§ **EXERCISE OBJECTIVE**
Find each line below where the word "when" occurs, and copy it.

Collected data

────────

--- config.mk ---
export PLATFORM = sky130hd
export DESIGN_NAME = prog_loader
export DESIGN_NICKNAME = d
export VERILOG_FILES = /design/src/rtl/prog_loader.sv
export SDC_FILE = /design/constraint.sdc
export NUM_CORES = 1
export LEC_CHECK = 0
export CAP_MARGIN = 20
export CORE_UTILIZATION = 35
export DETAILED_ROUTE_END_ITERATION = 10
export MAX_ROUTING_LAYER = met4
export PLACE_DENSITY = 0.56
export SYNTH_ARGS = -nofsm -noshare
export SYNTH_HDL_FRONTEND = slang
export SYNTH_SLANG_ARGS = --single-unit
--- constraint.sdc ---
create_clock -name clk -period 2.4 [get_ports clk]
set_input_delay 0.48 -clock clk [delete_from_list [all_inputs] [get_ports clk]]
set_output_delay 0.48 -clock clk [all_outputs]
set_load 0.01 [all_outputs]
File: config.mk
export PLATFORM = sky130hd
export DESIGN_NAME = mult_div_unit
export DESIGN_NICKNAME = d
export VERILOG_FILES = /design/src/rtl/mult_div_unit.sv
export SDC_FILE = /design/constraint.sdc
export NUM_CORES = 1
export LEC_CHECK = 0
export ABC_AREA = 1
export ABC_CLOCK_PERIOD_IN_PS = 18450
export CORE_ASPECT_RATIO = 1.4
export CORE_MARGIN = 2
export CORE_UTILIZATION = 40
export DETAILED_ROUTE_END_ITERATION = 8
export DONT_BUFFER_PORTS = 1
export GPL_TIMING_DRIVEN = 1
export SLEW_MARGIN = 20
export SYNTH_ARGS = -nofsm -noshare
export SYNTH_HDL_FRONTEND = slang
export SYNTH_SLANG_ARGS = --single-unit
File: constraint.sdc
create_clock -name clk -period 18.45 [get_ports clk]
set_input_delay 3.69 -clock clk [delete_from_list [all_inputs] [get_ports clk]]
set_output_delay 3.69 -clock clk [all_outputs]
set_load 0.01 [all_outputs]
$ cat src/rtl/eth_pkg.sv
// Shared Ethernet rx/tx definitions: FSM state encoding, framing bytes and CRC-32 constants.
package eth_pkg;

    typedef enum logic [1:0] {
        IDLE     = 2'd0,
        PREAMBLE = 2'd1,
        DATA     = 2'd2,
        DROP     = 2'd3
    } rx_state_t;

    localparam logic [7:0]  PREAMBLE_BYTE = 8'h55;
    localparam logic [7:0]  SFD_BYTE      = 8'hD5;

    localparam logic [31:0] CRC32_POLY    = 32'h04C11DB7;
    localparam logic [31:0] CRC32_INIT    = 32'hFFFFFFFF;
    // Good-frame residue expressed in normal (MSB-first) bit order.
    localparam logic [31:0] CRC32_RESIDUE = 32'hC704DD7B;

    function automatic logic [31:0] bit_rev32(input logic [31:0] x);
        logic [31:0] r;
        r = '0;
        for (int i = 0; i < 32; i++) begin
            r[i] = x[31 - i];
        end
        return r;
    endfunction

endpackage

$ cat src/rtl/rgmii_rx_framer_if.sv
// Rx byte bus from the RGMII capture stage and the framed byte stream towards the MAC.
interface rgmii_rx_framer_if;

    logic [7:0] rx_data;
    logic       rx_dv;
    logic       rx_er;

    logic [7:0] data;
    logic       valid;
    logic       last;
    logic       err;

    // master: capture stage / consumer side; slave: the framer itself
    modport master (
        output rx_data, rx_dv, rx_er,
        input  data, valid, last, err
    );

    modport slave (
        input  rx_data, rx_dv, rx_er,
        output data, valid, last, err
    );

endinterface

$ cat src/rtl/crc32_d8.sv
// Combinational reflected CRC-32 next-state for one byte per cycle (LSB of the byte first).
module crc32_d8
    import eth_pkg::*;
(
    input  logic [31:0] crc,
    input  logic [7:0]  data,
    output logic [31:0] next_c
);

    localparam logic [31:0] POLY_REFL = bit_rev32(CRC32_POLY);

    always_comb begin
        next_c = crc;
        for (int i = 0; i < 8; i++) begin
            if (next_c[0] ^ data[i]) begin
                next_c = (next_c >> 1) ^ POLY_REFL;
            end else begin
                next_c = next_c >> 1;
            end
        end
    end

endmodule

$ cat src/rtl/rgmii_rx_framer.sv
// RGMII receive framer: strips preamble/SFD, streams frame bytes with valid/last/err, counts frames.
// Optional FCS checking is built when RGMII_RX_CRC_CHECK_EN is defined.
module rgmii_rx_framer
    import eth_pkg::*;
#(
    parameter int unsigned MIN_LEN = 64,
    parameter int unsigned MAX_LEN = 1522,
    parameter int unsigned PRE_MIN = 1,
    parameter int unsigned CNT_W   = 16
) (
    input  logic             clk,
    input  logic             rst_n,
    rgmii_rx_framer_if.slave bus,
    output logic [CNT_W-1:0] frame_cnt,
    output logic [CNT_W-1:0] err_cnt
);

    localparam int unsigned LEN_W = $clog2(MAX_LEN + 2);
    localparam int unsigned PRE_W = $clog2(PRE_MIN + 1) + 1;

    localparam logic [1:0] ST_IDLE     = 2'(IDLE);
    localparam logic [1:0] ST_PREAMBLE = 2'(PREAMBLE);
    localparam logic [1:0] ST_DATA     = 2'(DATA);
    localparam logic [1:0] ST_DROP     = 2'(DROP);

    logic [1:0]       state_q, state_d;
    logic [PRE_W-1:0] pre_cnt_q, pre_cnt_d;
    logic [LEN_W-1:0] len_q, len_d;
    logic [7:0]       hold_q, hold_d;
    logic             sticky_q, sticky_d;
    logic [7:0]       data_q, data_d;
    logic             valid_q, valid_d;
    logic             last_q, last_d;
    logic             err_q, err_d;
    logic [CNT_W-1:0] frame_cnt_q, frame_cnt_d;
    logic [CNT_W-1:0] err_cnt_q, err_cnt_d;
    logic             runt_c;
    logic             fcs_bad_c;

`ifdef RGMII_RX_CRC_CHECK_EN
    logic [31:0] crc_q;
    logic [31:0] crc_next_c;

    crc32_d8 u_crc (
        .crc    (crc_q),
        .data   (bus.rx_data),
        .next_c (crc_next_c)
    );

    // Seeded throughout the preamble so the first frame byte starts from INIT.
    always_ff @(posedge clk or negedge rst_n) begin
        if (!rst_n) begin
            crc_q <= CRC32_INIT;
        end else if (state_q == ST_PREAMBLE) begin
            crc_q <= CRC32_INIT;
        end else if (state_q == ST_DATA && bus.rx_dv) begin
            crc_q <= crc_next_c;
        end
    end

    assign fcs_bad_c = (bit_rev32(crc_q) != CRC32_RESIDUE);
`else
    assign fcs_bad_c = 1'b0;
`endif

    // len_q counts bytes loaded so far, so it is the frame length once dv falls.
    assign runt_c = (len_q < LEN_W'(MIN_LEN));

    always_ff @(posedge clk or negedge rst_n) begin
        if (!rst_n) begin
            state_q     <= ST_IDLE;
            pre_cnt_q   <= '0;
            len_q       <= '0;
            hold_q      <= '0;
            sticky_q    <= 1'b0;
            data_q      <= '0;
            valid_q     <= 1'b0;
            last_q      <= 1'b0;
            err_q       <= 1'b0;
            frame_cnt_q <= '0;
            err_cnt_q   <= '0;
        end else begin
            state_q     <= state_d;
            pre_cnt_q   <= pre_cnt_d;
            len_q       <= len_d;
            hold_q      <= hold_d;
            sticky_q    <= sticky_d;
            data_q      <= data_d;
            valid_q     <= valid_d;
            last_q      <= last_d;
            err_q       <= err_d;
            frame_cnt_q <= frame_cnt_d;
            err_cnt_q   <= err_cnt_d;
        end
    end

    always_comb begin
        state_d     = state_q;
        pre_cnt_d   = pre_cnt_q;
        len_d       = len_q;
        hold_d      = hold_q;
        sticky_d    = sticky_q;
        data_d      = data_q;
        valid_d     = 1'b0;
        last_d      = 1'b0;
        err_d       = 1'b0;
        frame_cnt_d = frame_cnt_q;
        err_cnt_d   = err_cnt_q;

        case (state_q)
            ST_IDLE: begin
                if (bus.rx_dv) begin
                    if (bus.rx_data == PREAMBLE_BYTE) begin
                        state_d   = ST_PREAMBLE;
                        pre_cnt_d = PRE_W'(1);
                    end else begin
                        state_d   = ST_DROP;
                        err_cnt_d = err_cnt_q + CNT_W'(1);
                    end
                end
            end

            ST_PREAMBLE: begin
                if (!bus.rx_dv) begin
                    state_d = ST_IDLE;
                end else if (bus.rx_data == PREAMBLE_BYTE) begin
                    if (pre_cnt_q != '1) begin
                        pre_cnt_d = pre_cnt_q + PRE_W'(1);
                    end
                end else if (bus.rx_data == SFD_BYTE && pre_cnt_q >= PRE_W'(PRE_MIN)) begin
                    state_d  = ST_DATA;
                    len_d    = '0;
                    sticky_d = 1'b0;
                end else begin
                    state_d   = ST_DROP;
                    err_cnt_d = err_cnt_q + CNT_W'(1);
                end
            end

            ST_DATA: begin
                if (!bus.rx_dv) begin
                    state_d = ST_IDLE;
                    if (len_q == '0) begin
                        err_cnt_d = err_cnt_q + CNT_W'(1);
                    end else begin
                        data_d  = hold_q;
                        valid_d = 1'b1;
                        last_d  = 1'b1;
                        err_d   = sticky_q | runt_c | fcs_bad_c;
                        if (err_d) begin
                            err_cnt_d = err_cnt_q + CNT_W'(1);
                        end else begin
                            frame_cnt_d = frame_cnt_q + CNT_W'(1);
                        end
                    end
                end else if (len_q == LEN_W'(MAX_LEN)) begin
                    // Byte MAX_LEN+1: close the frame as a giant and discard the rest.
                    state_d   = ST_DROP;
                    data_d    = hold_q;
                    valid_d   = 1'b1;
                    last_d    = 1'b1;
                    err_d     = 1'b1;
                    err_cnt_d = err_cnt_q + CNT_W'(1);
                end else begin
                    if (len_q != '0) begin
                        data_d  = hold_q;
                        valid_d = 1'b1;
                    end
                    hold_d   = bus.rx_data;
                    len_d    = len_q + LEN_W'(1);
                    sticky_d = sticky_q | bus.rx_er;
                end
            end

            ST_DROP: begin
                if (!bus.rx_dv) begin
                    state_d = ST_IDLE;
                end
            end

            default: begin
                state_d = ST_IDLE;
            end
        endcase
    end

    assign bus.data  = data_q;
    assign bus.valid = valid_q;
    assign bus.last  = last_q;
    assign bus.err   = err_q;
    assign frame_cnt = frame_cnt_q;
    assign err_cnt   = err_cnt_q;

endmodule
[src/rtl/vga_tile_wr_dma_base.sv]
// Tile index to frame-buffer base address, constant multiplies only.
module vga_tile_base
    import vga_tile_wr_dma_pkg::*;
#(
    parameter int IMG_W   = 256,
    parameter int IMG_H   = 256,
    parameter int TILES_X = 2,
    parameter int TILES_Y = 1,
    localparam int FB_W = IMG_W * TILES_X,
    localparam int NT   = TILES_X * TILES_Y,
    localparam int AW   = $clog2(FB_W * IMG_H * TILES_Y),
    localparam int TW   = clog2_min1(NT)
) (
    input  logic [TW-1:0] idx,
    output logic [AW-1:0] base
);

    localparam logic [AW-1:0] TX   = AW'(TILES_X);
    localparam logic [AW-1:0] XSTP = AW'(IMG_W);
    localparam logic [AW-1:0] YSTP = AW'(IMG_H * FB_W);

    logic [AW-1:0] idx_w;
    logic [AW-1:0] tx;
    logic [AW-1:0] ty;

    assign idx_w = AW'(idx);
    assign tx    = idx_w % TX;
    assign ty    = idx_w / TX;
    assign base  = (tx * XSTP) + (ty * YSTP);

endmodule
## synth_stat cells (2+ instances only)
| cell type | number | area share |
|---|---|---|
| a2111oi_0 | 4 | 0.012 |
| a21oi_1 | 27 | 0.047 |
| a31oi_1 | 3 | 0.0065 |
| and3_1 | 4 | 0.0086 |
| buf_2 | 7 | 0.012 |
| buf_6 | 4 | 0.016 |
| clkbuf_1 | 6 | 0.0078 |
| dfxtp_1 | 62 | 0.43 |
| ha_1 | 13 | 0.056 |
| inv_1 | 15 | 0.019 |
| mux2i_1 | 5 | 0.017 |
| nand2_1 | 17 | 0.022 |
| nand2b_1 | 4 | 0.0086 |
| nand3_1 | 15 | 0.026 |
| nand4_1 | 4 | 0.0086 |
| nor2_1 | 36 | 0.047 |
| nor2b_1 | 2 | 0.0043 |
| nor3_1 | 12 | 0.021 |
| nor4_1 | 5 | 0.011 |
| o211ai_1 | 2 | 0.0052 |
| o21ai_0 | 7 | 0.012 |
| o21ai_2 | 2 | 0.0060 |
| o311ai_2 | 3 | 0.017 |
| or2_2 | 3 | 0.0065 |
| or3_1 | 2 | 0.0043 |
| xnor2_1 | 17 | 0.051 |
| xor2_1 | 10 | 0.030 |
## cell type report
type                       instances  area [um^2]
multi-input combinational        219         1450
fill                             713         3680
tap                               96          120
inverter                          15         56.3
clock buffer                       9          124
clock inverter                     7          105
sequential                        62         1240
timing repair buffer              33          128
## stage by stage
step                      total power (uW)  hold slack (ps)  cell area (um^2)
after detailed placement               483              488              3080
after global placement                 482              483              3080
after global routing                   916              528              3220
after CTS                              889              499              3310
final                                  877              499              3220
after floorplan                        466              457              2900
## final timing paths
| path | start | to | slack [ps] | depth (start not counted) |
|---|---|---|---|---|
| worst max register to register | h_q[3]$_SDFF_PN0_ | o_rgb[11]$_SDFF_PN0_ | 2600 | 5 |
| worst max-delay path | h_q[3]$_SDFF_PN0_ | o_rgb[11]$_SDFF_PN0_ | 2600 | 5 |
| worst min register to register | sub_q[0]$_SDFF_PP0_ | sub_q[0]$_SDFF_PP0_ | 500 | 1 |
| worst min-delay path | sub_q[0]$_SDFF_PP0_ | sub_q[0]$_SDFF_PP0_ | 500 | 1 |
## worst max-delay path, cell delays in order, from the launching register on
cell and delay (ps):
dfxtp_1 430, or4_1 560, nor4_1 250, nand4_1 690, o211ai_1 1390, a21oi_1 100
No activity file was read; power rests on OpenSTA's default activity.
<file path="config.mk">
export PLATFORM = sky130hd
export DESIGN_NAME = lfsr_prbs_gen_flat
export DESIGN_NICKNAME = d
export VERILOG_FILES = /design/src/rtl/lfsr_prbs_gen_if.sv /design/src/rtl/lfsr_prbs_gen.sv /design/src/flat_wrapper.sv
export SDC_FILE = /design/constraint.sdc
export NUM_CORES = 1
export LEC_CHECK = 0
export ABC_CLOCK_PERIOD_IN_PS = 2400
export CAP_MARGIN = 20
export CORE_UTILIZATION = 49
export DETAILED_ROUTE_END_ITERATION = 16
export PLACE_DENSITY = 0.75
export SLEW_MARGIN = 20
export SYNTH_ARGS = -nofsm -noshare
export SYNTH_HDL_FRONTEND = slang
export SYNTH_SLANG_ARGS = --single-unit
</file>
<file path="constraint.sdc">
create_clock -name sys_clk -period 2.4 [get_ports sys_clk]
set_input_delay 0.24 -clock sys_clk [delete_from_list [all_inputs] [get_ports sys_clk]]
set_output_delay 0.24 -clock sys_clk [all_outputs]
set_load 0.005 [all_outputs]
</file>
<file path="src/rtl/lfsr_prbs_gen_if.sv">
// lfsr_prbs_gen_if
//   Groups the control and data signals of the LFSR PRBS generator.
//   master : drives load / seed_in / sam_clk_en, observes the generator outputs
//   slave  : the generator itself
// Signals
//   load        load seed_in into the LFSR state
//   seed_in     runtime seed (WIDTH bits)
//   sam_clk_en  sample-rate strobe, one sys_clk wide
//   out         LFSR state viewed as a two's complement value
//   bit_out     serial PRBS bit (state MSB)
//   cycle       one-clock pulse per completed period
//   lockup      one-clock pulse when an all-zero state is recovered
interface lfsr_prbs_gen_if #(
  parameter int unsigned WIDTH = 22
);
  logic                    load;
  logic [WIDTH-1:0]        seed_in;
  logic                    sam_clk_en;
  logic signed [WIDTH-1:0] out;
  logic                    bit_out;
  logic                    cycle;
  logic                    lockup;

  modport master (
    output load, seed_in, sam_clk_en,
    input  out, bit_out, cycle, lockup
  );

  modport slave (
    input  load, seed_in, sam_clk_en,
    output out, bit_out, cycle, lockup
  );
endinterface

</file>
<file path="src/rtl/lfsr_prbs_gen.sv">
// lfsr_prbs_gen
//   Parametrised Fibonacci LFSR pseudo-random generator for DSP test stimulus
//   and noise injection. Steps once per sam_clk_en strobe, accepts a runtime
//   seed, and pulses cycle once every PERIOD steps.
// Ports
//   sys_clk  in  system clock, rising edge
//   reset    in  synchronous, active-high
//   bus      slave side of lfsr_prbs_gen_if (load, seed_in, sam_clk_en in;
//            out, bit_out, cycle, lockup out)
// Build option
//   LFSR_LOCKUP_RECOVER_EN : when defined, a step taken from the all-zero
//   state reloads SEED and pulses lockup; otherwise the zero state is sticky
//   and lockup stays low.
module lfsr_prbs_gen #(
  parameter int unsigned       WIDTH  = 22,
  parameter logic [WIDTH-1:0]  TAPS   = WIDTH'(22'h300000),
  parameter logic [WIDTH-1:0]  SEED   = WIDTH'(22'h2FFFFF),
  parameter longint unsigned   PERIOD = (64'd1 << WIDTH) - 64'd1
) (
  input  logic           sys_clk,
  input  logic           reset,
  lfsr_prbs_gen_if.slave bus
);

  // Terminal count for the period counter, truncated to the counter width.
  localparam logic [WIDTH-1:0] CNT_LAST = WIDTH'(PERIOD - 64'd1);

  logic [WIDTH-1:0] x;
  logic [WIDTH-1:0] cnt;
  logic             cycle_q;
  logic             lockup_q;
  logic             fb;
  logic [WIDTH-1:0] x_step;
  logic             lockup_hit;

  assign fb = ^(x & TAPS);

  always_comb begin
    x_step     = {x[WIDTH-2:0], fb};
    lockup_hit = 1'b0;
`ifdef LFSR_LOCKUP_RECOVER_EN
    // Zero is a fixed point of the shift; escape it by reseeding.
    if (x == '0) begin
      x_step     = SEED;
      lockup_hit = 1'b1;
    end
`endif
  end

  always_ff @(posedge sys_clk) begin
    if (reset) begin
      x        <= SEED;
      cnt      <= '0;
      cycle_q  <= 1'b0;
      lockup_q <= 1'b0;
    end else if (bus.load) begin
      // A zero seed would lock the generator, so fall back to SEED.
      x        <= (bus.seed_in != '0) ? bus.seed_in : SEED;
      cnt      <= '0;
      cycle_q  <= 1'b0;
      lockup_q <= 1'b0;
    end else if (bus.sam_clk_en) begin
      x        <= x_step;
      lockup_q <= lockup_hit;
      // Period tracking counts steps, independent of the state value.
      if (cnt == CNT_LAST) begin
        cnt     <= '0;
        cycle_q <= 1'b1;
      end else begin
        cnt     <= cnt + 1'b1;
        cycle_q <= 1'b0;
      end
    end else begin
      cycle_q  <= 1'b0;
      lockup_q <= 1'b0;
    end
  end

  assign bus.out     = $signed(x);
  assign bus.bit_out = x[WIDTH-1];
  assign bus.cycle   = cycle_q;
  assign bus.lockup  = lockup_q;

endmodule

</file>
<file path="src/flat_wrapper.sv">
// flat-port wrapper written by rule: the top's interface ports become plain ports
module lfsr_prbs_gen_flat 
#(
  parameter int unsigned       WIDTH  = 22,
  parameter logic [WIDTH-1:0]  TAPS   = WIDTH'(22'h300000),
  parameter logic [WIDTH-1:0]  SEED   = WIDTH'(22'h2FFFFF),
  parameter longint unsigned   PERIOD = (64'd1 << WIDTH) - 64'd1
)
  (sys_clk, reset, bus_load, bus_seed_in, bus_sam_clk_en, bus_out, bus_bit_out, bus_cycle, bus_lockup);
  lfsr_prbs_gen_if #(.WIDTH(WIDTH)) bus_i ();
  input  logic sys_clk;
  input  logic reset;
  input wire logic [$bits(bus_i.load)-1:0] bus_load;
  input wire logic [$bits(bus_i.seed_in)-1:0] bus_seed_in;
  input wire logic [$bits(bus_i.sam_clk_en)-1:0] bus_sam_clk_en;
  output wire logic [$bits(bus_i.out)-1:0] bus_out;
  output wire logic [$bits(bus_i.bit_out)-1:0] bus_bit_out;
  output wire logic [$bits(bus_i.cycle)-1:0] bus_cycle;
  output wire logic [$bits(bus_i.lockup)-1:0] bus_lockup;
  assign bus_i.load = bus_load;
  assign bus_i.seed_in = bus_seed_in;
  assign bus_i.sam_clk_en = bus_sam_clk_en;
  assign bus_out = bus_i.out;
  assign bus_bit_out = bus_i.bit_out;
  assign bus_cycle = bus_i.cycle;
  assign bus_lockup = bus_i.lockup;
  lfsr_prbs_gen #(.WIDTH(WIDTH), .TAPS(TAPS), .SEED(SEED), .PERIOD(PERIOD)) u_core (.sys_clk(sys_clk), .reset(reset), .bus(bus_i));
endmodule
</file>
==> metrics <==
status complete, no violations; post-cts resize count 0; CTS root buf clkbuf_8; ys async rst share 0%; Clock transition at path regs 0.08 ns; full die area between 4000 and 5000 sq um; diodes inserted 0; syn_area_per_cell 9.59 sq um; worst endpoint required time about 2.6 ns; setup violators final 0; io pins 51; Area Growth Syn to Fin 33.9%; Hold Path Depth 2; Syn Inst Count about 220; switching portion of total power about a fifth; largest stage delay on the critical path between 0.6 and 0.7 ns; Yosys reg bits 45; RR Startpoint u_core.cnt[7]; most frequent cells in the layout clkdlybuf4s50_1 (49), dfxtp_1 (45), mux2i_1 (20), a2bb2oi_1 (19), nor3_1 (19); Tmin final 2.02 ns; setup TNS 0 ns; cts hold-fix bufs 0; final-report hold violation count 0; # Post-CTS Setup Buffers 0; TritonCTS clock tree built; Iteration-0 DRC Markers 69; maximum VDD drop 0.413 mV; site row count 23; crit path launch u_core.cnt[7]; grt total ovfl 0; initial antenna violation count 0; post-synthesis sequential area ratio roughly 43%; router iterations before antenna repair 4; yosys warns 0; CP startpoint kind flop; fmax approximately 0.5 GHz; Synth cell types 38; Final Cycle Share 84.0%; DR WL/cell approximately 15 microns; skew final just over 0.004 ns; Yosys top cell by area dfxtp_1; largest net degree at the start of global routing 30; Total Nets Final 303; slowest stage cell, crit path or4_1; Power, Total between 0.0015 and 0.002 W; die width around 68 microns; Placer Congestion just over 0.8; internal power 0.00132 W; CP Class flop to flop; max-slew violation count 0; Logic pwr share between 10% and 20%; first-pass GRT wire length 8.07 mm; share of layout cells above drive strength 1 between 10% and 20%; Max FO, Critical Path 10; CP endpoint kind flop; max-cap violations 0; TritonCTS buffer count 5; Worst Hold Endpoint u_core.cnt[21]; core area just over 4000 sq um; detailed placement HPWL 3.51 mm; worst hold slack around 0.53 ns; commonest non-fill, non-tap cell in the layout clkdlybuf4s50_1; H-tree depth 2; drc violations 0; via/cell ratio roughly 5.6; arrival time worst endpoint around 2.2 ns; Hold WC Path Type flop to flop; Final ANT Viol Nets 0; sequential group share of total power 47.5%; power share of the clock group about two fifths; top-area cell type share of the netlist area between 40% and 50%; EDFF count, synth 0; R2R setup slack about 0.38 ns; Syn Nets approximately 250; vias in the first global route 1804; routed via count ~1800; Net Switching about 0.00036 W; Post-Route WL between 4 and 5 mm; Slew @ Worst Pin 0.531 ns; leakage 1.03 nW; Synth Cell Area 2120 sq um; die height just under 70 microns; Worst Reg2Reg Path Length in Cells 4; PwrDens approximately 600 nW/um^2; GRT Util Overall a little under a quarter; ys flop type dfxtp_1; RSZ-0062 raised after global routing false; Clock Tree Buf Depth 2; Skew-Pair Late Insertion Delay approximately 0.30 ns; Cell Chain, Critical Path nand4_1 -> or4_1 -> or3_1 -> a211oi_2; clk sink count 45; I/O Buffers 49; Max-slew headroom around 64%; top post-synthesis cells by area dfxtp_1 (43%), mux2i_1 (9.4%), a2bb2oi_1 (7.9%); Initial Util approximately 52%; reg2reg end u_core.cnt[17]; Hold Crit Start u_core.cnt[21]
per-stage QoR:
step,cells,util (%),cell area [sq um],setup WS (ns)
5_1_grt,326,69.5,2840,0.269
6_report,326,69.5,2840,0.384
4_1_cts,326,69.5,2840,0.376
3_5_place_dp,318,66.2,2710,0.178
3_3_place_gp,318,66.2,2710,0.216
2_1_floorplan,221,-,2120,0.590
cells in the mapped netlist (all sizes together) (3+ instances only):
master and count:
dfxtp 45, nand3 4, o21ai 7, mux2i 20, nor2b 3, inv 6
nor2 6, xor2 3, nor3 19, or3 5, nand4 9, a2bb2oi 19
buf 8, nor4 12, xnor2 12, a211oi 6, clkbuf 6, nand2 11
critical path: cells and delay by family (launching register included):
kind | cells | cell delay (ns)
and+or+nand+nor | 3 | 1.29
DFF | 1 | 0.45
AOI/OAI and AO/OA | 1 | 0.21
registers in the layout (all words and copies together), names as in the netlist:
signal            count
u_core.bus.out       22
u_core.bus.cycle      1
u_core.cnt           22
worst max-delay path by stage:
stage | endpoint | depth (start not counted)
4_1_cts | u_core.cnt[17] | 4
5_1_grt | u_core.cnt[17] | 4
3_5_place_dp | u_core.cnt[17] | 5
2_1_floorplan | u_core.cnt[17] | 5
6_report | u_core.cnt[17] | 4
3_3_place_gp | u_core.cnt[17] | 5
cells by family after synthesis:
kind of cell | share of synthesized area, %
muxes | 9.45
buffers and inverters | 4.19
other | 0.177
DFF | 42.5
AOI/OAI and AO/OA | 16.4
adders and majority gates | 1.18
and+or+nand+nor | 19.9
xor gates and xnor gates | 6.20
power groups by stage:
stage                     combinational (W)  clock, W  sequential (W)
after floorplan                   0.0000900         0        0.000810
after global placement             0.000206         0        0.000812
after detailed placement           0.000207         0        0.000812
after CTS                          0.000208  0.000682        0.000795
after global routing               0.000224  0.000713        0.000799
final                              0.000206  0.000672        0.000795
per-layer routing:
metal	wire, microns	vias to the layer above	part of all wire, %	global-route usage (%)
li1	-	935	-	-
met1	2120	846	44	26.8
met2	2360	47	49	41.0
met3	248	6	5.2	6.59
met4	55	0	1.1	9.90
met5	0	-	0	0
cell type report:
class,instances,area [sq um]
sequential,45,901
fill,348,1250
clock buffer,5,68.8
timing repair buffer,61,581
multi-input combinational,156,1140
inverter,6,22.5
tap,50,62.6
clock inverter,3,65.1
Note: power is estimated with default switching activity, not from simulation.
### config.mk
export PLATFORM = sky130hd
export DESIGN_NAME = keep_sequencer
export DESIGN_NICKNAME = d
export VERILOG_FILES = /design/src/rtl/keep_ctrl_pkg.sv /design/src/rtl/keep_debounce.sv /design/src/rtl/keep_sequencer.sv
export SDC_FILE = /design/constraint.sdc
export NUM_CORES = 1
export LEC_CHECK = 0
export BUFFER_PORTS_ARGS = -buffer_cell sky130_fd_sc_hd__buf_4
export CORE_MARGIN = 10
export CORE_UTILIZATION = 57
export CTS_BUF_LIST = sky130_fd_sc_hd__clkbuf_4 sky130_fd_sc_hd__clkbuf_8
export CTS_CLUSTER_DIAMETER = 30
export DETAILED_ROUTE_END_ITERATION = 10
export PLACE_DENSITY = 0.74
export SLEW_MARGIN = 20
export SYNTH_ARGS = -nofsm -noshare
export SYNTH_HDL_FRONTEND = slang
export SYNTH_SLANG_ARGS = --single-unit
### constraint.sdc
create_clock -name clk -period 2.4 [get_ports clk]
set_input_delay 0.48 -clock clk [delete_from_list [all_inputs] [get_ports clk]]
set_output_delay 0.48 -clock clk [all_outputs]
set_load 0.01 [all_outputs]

────────

§ **TASK OUTPUT**
// Optional FCS checking is built when RGMII_RX_CRC_CHECK_EN is defined.
//   lockup      one-clock pulse when an all-zero state is recovered
//   LFSR_LOCKUP_RECOVER_EN : when defined, a step taken from the all-zero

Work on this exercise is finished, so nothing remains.